Caused by the overgrowth of a skin bacterium called Cutibacterium acnes, the condition results in uncomfortable eruptions of small pustules.

While there are ways to curtail the bacteria's growth, such as through antibiotics or hormones that reduce the skin oils that feed the microbes, many come with side effects or are becoming ineffective as the bacteria adapts.

The new treatment is based on the antibiotic narasin. Commonly used to prevent infections in livestock and poultry, it could have potential as a treatment C. acnes has yet to develop resistance against.

In this latest study by researchers from the University of South Australia and the University of Adelaide in Australia, and Aix-Marseille Université in France, the antibiotic was shown to be effective against the target pathogen under laboratory conditions.

What's more, the team was able to demonstrate nanoparticle delivery could significantly boost the treatment.

Acne gel
Scientists tested the effectiveness of nanoparticles at permeating through the skin. (Abid et al., Nanoscale, 2023)

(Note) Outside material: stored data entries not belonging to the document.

===== src/rtl/sticky_rr_arbiter.sv =====
// rtl/sticky_rr_arbiter.sv - Round-robin arbiter with sticky grants bounded by MAX_HOLD cycles.
// Optional ARB_LOCK_EN adds a lock input that extends the current grant past MAX_HOLD.
module sticky_rr_arbiter #(
  parameter int NR       = 4,
  parameter int MAX_HOLD = 4,
  localparam int IW      = $clog2(NR),
  localparam int HW      = $clog2(MAX_HOLD + 1)
) (
  input  logic          clk,
  input  logic          reset_n,
  input  logic [NR-1:0] req,
  input  logic          stall,
`ifdef ARB_LOCK_EN
  input  logic          lock,
`endif
  output logic [NR-1:0] vgnt,
  output logic [IW-1:0] egnt,
  output logic          eval,
  output logic          gnt_new
);

  localparam logic [HW-1:0] HOLD_LAST = HW'(MAX_HOLD - 1);
  localparam logic [IW-1:0] LAST_IDX  = IW'(NR - 1);
  localparam logic [NR-1:0] ONE_HOT0  = NR'(1);

  logic [IW-1:0] cur_q, cur_n;
  logic          eval_q, eval_n;
  logic [HW-1:0] hold_q, hold_n;
  logic [IW-1:0] rr_q, rr_n;
  logic [NR-1:0] vgnt_q, vgnt_n;
  logic          new_q, new_n;

  logic          holder_req;
  logic          under_limit;
  logic          keep;
  logic          found;
  logic [IW-1:0] pick;

  // First set request at or after rr_q, wrapping modulo NR (not modulo 2^IW).
  always_comb begin
    found = 1'b0;
    pick  = '0;
    for (int i = 0; i < NR; i++) begin
      int idx;
      idx = int'(rr_q) + i;
      if (idx >= NR) idx = idx - NR;
      if (!found && req[idx[IW-1:0]]) begin
        found = 1'b1;
        pick  = idx[IW-1:0];
      end
    end
  end

  assign holder_req  = req[cur_q];
  assign under_limit = (hold_q < HOLD_LAST);

`ifdef ARB_LOCK_EN
  assign keep = eval_q && holder_req && (under_limit || lock);
`else
  assign keep = eval_q && holder_req && under_limit;
`endif

  always_comb begin
    cur_n  = cur_q;
    eval_n = eval_q;
    hold_n = hold_q;
    rr_n   = rr_q;
    vgnt_n = vgnt_q;
    new_n  = 1'b0;
    if (keep) begin
      // Saturation only matters when lock holds the grant past the limit.
      hold_n = under_limit ? hold_q + HW'(1) : hold_q;
    end else if (found) begin
      cur_n  = pick;
      eval_n = 1'b1;
      vgnt_n = ONE_HOT0 << pick;
      hold_n = '0;
      new_n  = 1'b1;
      rr_n   = (pick == LAST_IDX) ? '0 : pick + IW'(1);
    end else begin
      eval_n = 1'b0;
      vgnt_n = '0;
      hold_n = '0;
    end
  end

  always_ff @(posedge clk or negedge reset_n) begin
    if (!reset_n) begin
      cur_q  <= '0;
      eval_q <= 1'b0;
      hold_q <= '0;
      rr_q   <= '0;
      vgnt_q <= '0;
      new_q  <= 1'b0;
    end else if (!stall) begin
      cur_q  <= cur_n;
      eval_q <= eval_n;
      hold_q <= hold_n;
      rr_q   <= rr_n;
      vgnt_q <= vgnt_n;
      new_q  <= new_n;
    end
  end

  assign vgnt    = vgnt_q;
  assign egnt    = cur_q;
  assign eval    = eval_q;
  assign gnt_new = new_q;

endmodule


===== config.mk =====
export PLATFORM = sky130hd
export DESIGN_NAME = sticky_rr_arbiter
export DESIGN_NICKNAME = d
export VERILOG_FILES = /design/src/rtl/sticky_rr_arbiter.sv
export SDC_FILE = /design/constraint.sdc
export NUM_CORES = 1
export LEC_CHECK = 0
export ABC_AREA = 1
export BUFFER_PORTS_ARGS = -buffer_cell sky130_fd_sc_hd__buf_2
export CORE_MARGIN = 3
export CORE_UTILIZATION = 49
export DETAILED_ROUTE_END_ITERATION = 16
export HOLD_SLACK_MARGIN = 0.08
export PLACE_DENSITY = 0.76
export SLEW_MARGIN = 20
export SYNTH_ARGS = -nofsm -noshare
export SYNTH_HDL_FRONTEND = slang
export SYNTH_SLANG_ARGS = --single-unit
export TNS_END_PERCENT = 30

===== constraint.sdc =====
create_clock -name clk -period 1.5 [get_ports clk]
set_input_delay 0.3 -clock clk [delete_from_list [all_inputs] [get_ports clk]]
set_output_delay 0.3 -clock clk [all_outputs]
set_load 0.05 [all_outputs]

## After elaboration in Yosys (flattened, before gate mapping)

Cells that the tools add are included.

- Register bits: 13
- Latch bits: 0
- Memory bits (writable): 0
- ROM bits: 0
- Output and inout port bits: 8
- Word-level logic and storage cells: 69
- Memories kept: 0

- Add/subtract/negate cells: 9
- $mul: 0
- Div/mod/pow operators: 0
- $lt $le $gt $ge: 10
- Equality and inequality tests: 2
- Shift-type cells: 1
- Mux-type cells: 28
- Bitwise logic cells: 2
- Reductions and logical operators: 11

Operators with widths:

| kind | count |
|---|---|
| 2-bit two-way mux | 9 |
| 2-bit by 3-bit < comparator with 1-bit output (second input constant) | 5 |
| 1-bit two-way mux | 11 |
| 1-bit binary-select mux with 2-bit select | 5 |
| 3-bit >= comparator (second input constant) | 3 |
| 2-bit by 1-bit subtractor with 2-bit output (second input constant) | 4 |
| 2-bit by 2-bit adder with 3-bit output (second input constant) | 2 |
| 3-bit two-way mux | 2 |
| 1-bit logical AND | 5 |
| 4-bit two-way mux | 1 |
| 2-bit AND reduction | 2 |
| 1-bit by 2-bit left shift with 4-bit output (first input constant) | 1 |
| 2-bit by 1-bit adder with 3-bit output (second input constant) | 1 |
| 3-bit by 1-bit adder with 3-bit output (second input constant) | 1 |
| 2-bit by 3-bit >= comparator with 1-bit output (second input constant) | 1 |
| 1-bit zero test | 3 |
| 3-bit by 2-bit < comparator with 1-bit output (second input constant) | 1 |
| 3-bit AND reduction | 1 |
| 2-bit by 1-bit adder with 2-bit output (second input constant) | 1 |
| 2-bit equality test (second input constant) | 1 |
| 2-bit by 1-bit != test with 1-bit output (second input constant) | 1 |
| 1-bit inverter | 2 |

## Longest topological paths before layout

Gate-level depths: netlist (run 1).

- Word-level depth: 16
- Depth in mapped cells: 14

## Worst setup path before layout (run 1)

OpenSTA, ideal clock, no wires.

- Path kind: reg-to-reg
- Start point: register rr_q[0]
- End point: register rr_q[1]
- Data arrival time: 1.588 ns
- Data required time: 1.417 ns
- Setup slack: -0.170 ns
- Cell stages (with the launch flop): 11
- Buffers on the path: 0
- Period minus slack after synthesis: 1.670 ns
- Path through: dfrtp_1 > inv_2 > nand2_1 > nand3_1 > nand2_2 > nor3_1 > nand2_1 > nand2_2 > inv_1 > ha_1 > o21ai_0

- Longest elaborated chain between the ends: 16
- Elaborated cells between the ends (all ways): 41
- Classes of those cells: 8 x add/sub; 4 x order compare; 1 x eq/ne; 21 x mux; 7 x reduce/logical

RTL lines:

| element | line | source |
|---|---|---|
| from (decl) | 29 | `logic [IW-1:0] rr_q, rr_n;` |
| from (signal assigned) | 99 | `rr_q <= rr_n;` |
| branches (longest 13 deep; another with 2-bit by 1-bit adder with 3-bit output) | - |  |
| 2-bit two-way mux * | 47 | `if (!found && req[idx[IW-1:0]]) begin` |
| named net pick[1] | 37 | `logic [IW-1:0] pick;` |
| 2-bit by 1-bit adder with 2-bit output or 2-bit equality test (tied branches) | 79 | `rr_n = (pick == LAST_IDX) ? '0 : pick + IW'(1);` |
| 2-bit two-way mux * | 79 |  |

Mark *: on every way through the listed nets, which the timed path passes. The select of a mux whose other input is x is not followed.
A chain may end at the register's enable or synchronous reset.

## Worst setup path in the final report (run 1)

Ends and elaborated chain as after synthesis.

==> results of run 1 <==
cell usage after synthesis:
library cell	number
a21oi_1	3
buf_6	1
dfrtp_1	13
ha_1	5
inv_1	16
inv_2	2
inv_4	1
nand2_1	66
nand2_2	4
nand2_4	1
nand3_1	8
nand3_2	2
nand4_1	1
nor2_1	2
nor2_2	2
nor3_1	1
o21ai_0	5
xor2_1	1
worst max-delay path, stage by stage (launching register included):
cell and delay [ns]:
dfrtp_2 0.45, buf_6 0.13, nand2_1 0.07, nand2_1 0.10
nand2_1 0.12, nand2_2 0.11, nor3_4 0.21, nand2_1 0.10
nand2_2 0.14, inv_2 0.09, ha_4 0.24, o21ai_2 0.11
flip-flops by register name (all words and copies together) (netlist names):
register and cells:
hold_q 3, gnt_new 1, vgnt 4, egnt 2, eval 1, rr_q 2
metal layers:
| layer | part of all wire (%) | global-route usage [%] |
|---|---|---|
| met2 | 52 | 33.5 |
| met4 | 3.2 | 5.21 |
| met1 | 40 | 25.4 |
| met5 | 0 | 0 |
| met3 | 4.8 | 4.28 |
cell type report:
cell class | count | area [µm²] | area share [%]
Inverter | 19 | 78.8 | 5.88
Timing Repair Buffer | 32 | 219 | 16.3
Clock buffer | 4 | 26.3 | 1.96
Multi-Input combinational cell | 101 | 658 | 49.1
Tap cell | 24 | 30.0 | 2.24
Sequential cell | 13 | 328 | 24.5
worst min-delay path by stage:
stage	startpoint	endpoint	slack (ns)	depth (start not counted)
2_1_floorplan	reset_n	egnt[0]	0.004	0
3_3_place_gp	reset_n	hold_q[1]	0.20	1
3_5_place_dp	reset_n	hold_q[2]	0.20	1
4_1_cts	stall	hold_q[2]	0.31	3
5_1_grt	stall	gnt_new	0.32	3
6_report	stall	hold_q[2]	0.31	3
logic make-up (layout without fill, tap and decap cells):
kind of cell / Yosys count / count (layout) / synth area share [%]
AND/OR/NAND/NOR: 87 / 87 / 41.8
buffers and inverters: 20 / 55 / 9.48
adder cells (fa/ha/maj): 5 / 5 / 6.97
AO/OA/AOI/OAI: 8 / 8 / 4.46
XOR/XNOR: 1 / 1 / 0.976
flip-flops: 13 / 13 / 36.3
per-stage QoR:
step / hold WS, ns / setup slack (ns)
floorplan: 0.00441 / -0.116
global placement: 0.198 / -0.265
detailed placement: 0.199 / -0.312
CTS: 0.307 / -0.271
global route: 0.321 / -0.547
finish: 0.307 / -0.430
repair_timing:
| item | 4_1_cts | 5_1_grt |
|---|---|---|
| gates cloned | 0 | 1 |
| hold buffers | 1 | 0 |
| pin swaps | 1 | 15 |
| gates resized for setup | 2 | 35 |
| endpoints found under the setup margin | 10 | 10 |
| setup buffers | 2 | 1 |
| hold endpoints to repair | 13 | 0 |
==> results.toml, run 1 <==
[setup_path]
ff2ff_setup_slack_ns = -0.43
setup.worst_path.start = "rr_q[0]"
cp-end-kind = "flip-flop"
crit_type = "reg2reg"
startpoint_type = "flip-flop"
path_max_fanout = 4
rr_startpoint = "rr_q[0]"
reg2reg_to = "rr_q[1]"
rr_worst_depth = 11
endpoint = "rr_q[1]"
required_ns = 1.71
arrival_ns = 2.14

[placed_design]
dp.cells = 184
placed_cell_area_um2 = 1130
dp_hpwl_um = 1590
io_buffers = 14
globalplace.congestion = 0.875

[sta]
min_period_ns = 1.93
rsz0062_at_grt = "true"
finalMaxSlewViolations = 0
finalSetupTns_ns = -3.16
timing.final.crit_share_pct = 129
hold_violations = 0
setup_ws_ns = -0.430
worstMarginPinSlew_ns = 0.292
slew_headroom_pct = 80.5
finalSetupViolCount = 10
fin_skew_ns = 0.00452
timing.fmax_ghz = 0.518

[run_status]
violations = "negative setup slack"
status = "finished, violations left"

[floorplanning]
rows = 14
die_y_um = 48.8
num_io_pins = 15
dieWidth_um = 48.8
start_util_pct = 55.7
dieArea_um2 = 2380
design.core.area_um2 = 1610

[drt]
via_count = 1012
drt.antenna.violating_nets = 0
routed_wl_um = 2820
first_iter_violations = 33
avgRoutedWirePerCell_um = 14.6
dr.pass1.iters = 4
vias_per_cell = 5.24
drc = 0

[clock_tree]
cts_made_buffers = 3
cts_max_path_buffers = 2
root_buffer = "clkbuf_4"
cts_tree = "yes"
cts-htree-levels = 1
cts_sinks = 13
path_clk_slew_ns = 0.08
clock_latency_ns = 0.27

[min_path]
hold_path_class = "in2reg"

[finish]
diodes = 0
final_cell_mix = "nand2_1, nand2_2, buf_2, buf_4, inv_1"
stdcell_area_um2 = 1340
stdcell_count = 193
fillers = 106
drive_gt1_share_pct = 47.9
fin_util_pct = 83.2
final_common_cell = "nand2_1"
nets = 182
syn_to_final_growth_pct = 49.4

[synthesis]
syn_inst = 134
ys_ff_latch = 13
synth_top_area_share_pct = 36.3
synth_nets = 146
yosysTopAreaCell = "dfrtp_1"
yosysWarnings = 0
avgSynthCellArea_um2 = 6.69
synthTopCellsByArea = "dfrtp_1, nand2_1, ha_1"
synthDistinctLibCells = 18
ys_seq_area_share_pct = 36.3
synth_area_um2 = 897

[flow_run]
drv_cap = 0

[global_route]
grt_max_degree = 14
grt_pass1_wl_um = 3760
antenna_found_initial = 0
grt_use_total_pct = 19.8
grt_overflow = 0
first_global_vias = 879
Power of run 1 is not shown: default switching activity piles up to over one toggle a cycle in this logic, so the estimate is an artifact.
==> run 2: changes to the inputs <==
--- a/config.mk
+++ b/config.mk
@@ -9,7 +9,9 @@
 export BUFFER_PORTS_ARGS = -buffer_cell sky130_fd_sc_hd__buf_2
+export CELL_PAD_IN_SITES_DETAIL_PLACEMENT = 0
+export CELL_PAD_IN_SITES_GLOBAL_PLACEMENT = 1
 export CORE_MARGIN = 3
-export CORE_UTILIZATION = 49
+export CORE_UTILIZATION = 34
 export DETAILED_ROUTE_END_ITERATION = 16
 export HOLD_SLACK_MARGIN = 0.08
-export PLACE_DENSITY = 0.76
+export PLACE_DENSITY = 0.75
 export SLEW_MARGIN = 20
==> constraint.sdc (replaced) <==
create_clock -name clk -period 1.5 [get_ports clk]
set_input_delay 0.225 -clock clk [delete_from_list [all_inputs] [get_ports clk]]
set_output_delay 0.225 -clock clk [all_outputs]
set_load 0.05 [all_outputs]
==> run 2 against run 1 <==
Against the previous run:
- the run still ends with negative setup slack left
- wire length down 20%
- die area up 38%
- sequential share of layout area down 2.0 points
- clock skew down 0.0016 ns
- setup slack better by 0.12 ns
- register-to-register slack better by 0.12 ns
- worst hold slack worse by 0.087 ns
- final cell count up 8.8%
- maximum frequency up 6.6%
- clock-buffer cell count unchanged
- sequential cell count unchanged
- global-route usage down 5.5 points
==> results.toml, run 2 (synthesized netlist as in run 1, its figures left out) <==
[run_status]
status = "finished, violations left"
violations = "negative setup slack"

[floorplanning]
dieArea_um2 = 3290
design.core.area_um2 = 2360
dieWidth_um = 57.4
start_util_pct = 38.0
die_y_um = 57.4
rows = 17
num_io_pins = 15

[sta]
rsz0062_at_grt = "true"
hold_violations = 0
min_period_ns = 1.81
finalMaxSlewViolations = 0
finalSetupViolCount = 10
slew_headroom_pct = 80.3
worstMarginPinSlew_ns = 0.295
setup_ws_ns = -0.311
fin_skew_ns = 0.00292
timing.fmax_ghz = 0.552
timing.final.crit_share_pct = 121

[global_route]
grt_pass1_wl_um = 3760
grt_use_total_pct = 14.3
grt_max_degree = 14
grt_overflow = 0
first_global_vias = 895
antenna_found_initial = 0

[drt]
routed_wl_um = 2250
via_count = 957
avgRoutedWirePerCell_um = 10.7
first_iter_violations = 49
drc = 0
drt.antenna.violating_nets = 0
dr.pass1.iters = 4
vias_per_cell = 4.56

[setup_path]
arrival_ns = 1.97
rr_worst_depth = 11
startpoint_type = "flip-flop"
crit_type = "reg2reg"
cp-end-kind = "flip-flop"
required_ns = 1.66
path_max_fanout = 5

[clock_tree]
cts_made_buffers = 3
root_buffer = "clkbuf_4"
cts_tree = "yes"
clock_latency_ns = 0.27
cts-htree-levels = 1
path_clk_slew_ns = 0.08
cts_max_path_buffers = 2
cts_sinks = 13

[finish]
syn_to_final_growth_pct = 62.5
nets = 195
final_common_cell = "nand2_1"
largest_reg_flops = 4
stdcell_count = 210
drive_gt1_share_pct = 50.0
final_cell_mix = "nand2_1, buf_4, nand2_2"
diodes = 0

[min_path]
hold_path_class = "in2reg"
holdPathStages = 3

[placed_design]
io_buffers = 14
dp.cells = 195
dp_hpwl_um = 1680
globalplace.congestion = 0.776

[flow_run]
drv_cap = 0
run 2: through the flow:
step / hold slack (ns) / TNS, ns / utilization [%] / instance area, µm² / setup WS [ns]
3_5_place_dp: 0.127 / -2.28 / 50.5 / 1190 / -0.316
2_1_floorplan: -0.0706 / -0.743 / - / 947 / -0.116
3_3_place_gp: 0.122 / -2.07 / 50.5 / 1190 / -0.272
4_1_cts: 0.213 / -2.21 / 53.0 / 1250 / -0.288
6_report: 0.219 / -2.34 / 61.7 / 1460 / -0.311
5_1_grt: 0.229 / -3.53 / 61.7 / 1460 / -0.431
run 2: worst max-delay path, stage by stage (launching register included):
cell and delay (ns):
dfrtp_2 0.44, buf_6 0.14, nand2_2 0.08, nand2_4 0.06, nand2_2 0.08, nand2_4 0.07
nor3_4 0.24, nand2_1 0.10, nand2_2 0.12, inv_2 0.07, ha_4 0.26, o21ai_2 0.04
run 2: path summary, 6_finish.rpt:
kind,from,to,slack [ns]
hold / removal,stall,gnt_new,0.22
max in group asynchronous,reset_n,rr_q[1],0.89
setup reg to reg,rr_q[0],rr_q[1],-0.31
hold reg to reg,vgnt[1],vgnt[1],0.48
setup / recovery,rr_q[0],rr_q[1],-0.31
min in group asynchronous,reset_n,hold_q[2],0.36
run 2: timing repair:
item | CTS | global route
setup endpoints to repair | 10 | 10
hold buffers | 1 | 0
resized for setup | 4 | 38
gates cloned | 0 | 1
hold endpoints to repair | 13 | 0
pin swaps | 1 | 18
buffers inserted | 1 | 8
run 2: cell type report:
type | instances | area [µm²]
Timing Repair Buffer | 45 | 328
Fill cell | 225 | 903
Clock buffer | 4 | 26.3
Multi-Input combinational cell | 101 | 662
Tap cell | 28 | 35.0
Sequential cell | 13 | 328
Inverter | 19 | 78.8
run 2: layer usage:
metal | track usage, % | vias up | routed length (µm)
met1 | 18.5 | 445 | 1090
met3 | 2.04 | 0 | 27
met5 | 0 | - | 0
met4 | 4.97 | 0 | 0
met2 | 24.0 | 8 | 1140
li1 | - | 504 | -
Power of run 2 is left out for the same reason.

When wrapped in tiny capsules a thousand times smaller than a single strand of human hair called nano-micelles, narasin could penetrate much deeper into the skin than it could when it was only mixed with water.

In fact, the team found that their special nanoparticle delivery system improved solubility by more than 100 times, compared to a simple water mix. This was due in part to the use of Soluplus, a compound that improved the solubility of the nano-micelles and the stability of the drug delivery.

"The micelle formulation was effective in delivering narasin to acne targets sites, as opposed to the compound solution which failed to permeate through skin layers," says pharmaceutical scientist Sanjay Garg, from the University of South Australia.

While the researchers used the skin from a pig ear for their experiments here, in the case of actual acne, the drug would need to get into the hair follicles below the skin. These follicles, and the connected sebaceous glands, are where C. acnes thrives.

The next step is to see how this works on actual people of course, but the early signs are promising – based on these results a narasin nanoparticle gel could dive deep to where C. acnes lurks, and do a lot of damage to the bacteria when it gets there.

Another encouraging finding was that the gel produced by the scientists stayed stable at room temperature for a period of four weeks. That's another good sign in terms of being able to get the treatment ready to be used.

Researchers continue to discover more about the causes of acne, and a better understanding of the affliction means a better understanding of what treatments might work best – especially as existing treatments become less effective due to the slow creep of antibiotic resistance.

"Acne severely impacts approximately 9.4 percent of the world's population, mainly adolescents, and causes distress, embarrassment, anxiety, low self-confidence and social isolation among sufferers," says pharmaceutical scientist Fatima Abid, from the University of South Australia.

"Although there are many oral medications prescribed for acne, they have a range of detrimental side effects, and many are poorly water soluble, which is why most patients and clinicians prefer topical treatments."

The research has been published in Nanoscale.